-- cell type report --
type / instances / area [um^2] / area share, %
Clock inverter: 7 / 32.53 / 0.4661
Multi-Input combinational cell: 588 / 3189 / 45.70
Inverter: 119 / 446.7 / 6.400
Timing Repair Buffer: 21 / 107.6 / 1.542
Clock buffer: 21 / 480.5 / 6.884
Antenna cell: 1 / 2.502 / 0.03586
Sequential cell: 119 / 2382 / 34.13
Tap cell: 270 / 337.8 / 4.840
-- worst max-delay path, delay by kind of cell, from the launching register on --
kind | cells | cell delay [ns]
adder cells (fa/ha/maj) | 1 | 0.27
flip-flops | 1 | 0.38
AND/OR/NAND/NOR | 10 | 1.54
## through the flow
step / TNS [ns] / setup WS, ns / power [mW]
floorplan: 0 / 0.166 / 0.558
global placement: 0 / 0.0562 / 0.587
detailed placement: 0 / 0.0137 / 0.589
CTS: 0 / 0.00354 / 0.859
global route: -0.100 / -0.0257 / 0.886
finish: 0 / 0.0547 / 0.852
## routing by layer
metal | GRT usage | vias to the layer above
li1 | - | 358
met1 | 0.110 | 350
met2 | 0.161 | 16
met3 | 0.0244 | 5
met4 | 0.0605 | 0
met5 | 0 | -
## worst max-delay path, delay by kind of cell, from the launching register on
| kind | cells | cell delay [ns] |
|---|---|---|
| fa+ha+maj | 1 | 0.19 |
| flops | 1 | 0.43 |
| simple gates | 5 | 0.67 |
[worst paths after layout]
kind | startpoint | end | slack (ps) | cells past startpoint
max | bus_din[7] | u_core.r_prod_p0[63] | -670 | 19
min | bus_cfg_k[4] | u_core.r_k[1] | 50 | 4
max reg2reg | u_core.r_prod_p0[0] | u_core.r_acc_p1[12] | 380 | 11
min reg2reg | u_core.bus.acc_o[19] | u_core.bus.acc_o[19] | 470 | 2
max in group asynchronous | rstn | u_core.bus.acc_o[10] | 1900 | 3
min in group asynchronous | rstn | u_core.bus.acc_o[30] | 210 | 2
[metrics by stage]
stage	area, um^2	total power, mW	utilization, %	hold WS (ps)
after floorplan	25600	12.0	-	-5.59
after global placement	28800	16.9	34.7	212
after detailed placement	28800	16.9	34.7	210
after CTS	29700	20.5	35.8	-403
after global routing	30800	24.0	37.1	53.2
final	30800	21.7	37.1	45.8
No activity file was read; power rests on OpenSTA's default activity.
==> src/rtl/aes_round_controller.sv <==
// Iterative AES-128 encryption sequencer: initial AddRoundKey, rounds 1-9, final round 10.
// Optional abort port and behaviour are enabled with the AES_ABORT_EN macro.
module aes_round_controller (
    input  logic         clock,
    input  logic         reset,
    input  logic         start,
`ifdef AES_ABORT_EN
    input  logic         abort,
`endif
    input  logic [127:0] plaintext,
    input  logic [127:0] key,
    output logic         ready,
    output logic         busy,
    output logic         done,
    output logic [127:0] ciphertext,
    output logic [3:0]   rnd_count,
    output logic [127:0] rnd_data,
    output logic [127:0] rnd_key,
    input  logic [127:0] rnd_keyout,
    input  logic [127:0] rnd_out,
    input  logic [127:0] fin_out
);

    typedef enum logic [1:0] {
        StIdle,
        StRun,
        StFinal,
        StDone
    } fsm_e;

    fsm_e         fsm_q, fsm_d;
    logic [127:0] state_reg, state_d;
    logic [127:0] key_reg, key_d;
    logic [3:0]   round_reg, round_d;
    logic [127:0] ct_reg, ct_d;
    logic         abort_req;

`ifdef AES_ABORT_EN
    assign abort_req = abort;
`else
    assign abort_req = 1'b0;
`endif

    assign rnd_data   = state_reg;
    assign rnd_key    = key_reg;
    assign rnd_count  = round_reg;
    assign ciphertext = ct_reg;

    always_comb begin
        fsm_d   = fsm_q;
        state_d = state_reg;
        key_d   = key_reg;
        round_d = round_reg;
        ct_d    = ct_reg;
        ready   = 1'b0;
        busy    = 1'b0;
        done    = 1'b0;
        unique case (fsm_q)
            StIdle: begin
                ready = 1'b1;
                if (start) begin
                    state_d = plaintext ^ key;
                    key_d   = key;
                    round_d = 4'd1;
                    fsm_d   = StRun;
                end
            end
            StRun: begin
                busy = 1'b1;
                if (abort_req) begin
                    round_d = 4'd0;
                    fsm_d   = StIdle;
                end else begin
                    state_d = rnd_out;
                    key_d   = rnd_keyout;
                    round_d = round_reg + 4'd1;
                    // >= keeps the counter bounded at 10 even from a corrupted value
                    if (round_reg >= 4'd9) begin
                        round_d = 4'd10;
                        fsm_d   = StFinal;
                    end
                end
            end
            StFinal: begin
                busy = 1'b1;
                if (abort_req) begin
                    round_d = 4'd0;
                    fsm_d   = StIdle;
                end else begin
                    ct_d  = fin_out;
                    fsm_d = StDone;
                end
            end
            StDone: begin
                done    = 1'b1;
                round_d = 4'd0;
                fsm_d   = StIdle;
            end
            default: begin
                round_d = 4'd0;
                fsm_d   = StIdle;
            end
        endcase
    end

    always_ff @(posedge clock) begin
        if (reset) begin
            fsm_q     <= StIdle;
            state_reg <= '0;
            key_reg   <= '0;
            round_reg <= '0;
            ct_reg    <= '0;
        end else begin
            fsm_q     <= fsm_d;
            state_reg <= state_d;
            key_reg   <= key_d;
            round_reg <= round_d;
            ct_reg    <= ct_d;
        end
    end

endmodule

☆ ☆ ☆ ☆

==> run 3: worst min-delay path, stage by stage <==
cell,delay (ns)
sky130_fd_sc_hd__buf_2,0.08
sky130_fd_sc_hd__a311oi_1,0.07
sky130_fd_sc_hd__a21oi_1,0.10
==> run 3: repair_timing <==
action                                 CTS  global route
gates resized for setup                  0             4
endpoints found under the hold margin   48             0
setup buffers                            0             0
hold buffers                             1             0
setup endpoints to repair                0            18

☆ ☆ ☆ ☆

§ Goal of the exercise:
The answer is the lines above between the line holding "[worst paths after layout]" and the line holding "max in group", inclusive, each written out exactly, and no others.

§ Finished exercise:
[worst paths after layout]
kind | startpoint | end | slack (ps) | cells past startpoint
max | bus_din[7] | u_core.r_prod_p0[63] | -670 | 19
min | bus_cfg_k[4] | u_core.r_k[1] | 50 | 4
max reg2reg | u_core.r_prod_p0[0] | u_core.r_acc_p1[12] | 380 | 11
min reg2reg | u_core.bus.acc_o[19] | u_core.bus.acc_o[19] | 470 | 2
max in group asynchronous | rstn | u_core.bus.acc_o[10] | 1900 | 3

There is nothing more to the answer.